Task requirements:
In the listing below, find each line with the string "counters" and report it.

☆ ☆ ☆ ☆ ☆

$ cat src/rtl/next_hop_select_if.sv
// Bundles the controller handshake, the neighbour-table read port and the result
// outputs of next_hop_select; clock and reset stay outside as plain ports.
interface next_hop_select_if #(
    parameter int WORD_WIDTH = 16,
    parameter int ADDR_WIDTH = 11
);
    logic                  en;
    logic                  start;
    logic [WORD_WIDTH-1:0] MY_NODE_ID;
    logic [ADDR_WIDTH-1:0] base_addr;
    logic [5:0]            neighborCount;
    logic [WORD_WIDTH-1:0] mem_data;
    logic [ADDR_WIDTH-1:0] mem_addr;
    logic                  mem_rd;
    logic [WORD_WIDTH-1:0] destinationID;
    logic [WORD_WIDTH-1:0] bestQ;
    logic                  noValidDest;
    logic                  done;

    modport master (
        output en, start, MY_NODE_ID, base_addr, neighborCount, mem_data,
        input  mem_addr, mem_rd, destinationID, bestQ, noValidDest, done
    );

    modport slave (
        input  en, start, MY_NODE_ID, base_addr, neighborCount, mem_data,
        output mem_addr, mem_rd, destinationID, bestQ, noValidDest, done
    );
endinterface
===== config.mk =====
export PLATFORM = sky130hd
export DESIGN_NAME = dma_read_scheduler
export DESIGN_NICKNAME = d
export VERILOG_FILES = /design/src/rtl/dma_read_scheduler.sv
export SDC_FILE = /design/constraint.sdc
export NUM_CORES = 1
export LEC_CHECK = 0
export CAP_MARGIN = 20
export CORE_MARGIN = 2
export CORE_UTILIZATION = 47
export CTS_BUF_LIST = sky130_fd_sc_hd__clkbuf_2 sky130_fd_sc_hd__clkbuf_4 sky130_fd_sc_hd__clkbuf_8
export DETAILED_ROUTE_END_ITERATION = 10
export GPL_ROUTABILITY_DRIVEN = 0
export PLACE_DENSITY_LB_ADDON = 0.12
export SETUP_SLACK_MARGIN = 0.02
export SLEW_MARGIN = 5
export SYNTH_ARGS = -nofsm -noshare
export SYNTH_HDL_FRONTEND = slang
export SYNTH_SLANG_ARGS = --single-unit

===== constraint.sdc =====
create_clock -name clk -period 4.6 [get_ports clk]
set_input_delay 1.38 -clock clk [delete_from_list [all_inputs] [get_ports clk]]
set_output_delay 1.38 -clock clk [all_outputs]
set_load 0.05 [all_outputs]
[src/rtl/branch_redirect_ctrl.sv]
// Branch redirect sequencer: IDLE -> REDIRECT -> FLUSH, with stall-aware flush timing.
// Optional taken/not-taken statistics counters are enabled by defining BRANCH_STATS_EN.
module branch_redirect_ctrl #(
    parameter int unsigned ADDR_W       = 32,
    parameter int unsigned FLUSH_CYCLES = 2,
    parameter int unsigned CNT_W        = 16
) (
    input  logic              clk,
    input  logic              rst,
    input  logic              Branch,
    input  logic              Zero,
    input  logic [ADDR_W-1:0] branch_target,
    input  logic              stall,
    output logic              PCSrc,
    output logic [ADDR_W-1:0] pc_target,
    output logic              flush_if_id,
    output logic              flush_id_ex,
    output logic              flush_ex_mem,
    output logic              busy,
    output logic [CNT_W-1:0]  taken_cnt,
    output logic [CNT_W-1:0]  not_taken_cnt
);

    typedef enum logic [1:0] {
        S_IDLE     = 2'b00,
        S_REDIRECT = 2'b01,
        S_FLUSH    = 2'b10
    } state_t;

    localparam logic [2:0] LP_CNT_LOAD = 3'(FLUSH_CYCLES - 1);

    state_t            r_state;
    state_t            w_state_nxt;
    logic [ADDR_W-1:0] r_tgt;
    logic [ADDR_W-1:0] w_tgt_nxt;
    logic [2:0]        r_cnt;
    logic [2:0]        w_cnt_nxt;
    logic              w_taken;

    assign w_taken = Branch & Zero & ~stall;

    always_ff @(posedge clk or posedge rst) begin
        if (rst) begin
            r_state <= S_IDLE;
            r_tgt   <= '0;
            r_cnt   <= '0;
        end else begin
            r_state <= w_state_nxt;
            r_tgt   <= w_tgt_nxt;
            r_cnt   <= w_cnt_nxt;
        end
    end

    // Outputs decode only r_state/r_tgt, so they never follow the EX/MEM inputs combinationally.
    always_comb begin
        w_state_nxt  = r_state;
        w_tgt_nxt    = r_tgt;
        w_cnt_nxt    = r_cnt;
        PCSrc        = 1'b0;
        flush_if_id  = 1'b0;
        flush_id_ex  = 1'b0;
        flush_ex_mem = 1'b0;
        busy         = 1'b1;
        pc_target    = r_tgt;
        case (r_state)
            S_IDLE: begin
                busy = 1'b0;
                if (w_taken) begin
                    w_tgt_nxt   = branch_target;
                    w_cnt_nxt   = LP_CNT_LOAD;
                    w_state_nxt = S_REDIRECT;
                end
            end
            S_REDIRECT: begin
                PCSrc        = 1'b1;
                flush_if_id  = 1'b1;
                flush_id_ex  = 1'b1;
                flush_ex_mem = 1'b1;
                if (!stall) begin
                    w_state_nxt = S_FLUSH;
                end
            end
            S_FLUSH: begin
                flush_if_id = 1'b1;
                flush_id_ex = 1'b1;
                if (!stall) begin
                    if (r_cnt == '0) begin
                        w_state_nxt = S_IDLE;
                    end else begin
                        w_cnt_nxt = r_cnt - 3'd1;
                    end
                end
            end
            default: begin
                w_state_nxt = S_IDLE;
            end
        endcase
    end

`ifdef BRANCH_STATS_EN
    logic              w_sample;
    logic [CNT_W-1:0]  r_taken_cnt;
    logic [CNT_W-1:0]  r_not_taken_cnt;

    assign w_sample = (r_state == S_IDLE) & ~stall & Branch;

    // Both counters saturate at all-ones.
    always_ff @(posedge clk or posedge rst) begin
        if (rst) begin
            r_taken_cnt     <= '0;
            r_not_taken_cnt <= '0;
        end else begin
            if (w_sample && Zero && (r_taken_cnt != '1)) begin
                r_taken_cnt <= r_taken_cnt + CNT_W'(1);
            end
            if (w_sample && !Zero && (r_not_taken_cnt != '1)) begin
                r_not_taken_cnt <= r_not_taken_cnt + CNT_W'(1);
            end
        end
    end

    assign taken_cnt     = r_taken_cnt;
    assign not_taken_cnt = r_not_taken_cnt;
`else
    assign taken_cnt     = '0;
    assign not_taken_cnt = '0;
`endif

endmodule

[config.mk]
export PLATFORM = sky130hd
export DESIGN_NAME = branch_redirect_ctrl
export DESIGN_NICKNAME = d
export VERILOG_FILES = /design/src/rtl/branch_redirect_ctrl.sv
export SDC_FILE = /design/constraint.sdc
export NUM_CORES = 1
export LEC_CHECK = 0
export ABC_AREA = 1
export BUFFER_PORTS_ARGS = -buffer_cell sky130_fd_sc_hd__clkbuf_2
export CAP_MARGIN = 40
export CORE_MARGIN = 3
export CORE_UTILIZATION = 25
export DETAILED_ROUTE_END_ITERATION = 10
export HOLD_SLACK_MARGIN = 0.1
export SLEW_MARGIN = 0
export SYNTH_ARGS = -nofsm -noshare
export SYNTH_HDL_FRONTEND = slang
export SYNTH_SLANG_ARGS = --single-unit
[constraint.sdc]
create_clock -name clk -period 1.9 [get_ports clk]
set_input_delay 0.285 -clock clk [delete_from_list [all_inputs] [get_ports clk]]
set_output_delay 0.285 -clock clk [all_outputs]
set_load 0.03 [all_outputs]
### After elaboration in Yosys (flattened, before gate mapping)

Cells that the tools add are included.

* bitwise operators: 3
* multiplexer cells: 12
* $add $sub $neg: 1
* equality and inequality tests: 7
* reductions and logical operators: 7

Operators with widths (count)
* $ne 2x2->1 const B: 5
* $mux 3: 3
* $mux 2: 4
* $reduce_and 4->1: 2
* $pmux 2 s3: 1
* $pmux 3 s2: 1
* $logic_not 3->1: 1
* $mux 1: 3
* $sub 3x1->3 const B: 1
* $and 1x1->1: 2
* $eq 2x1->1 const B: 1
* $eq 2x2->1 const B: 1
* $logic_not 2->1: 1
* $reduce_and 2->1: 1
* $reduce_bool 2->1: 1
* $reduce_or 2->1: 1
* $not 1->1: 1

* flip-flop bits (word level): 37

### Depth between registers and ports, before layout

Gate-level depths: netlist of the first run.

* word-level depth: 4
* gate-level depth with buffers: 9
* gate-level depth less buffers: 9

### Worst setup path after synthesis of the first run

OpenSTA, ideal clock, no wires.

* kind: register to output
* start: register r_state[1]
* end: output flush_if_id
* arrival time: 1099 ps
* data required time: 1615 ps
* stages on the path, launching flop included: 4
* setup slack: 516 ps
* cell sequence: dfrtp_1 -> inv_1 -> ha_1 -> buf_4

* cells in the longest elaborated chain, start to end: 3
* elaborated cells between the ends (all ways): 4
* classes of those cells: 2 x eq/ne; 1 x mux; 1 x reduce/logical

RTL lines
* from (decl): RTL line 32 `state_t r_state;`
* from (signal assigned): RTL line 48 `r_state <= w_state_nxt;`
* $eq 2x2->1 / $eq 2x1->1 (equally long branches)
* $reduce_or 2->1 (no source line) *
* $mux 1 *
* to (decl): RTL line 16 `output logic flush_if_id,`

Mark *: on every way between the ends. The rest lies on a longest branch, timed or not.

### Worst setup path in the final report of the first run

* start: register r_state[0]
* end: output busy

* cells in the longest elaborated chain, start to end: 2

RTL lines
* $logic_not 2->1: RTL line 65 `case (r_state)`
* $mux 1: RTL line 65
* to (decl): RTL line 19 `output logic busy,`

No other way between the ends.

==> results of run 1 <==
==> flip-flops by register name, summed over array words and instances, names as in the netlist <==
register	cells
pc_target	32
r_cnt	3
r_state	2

☆ ☆ ☆ ☆ ☆

Answer area:
// Optional taken/not-taken statistics counters are enabled by defining BRANCH_STATS_EN.
    // Both counters saturate at all-ones.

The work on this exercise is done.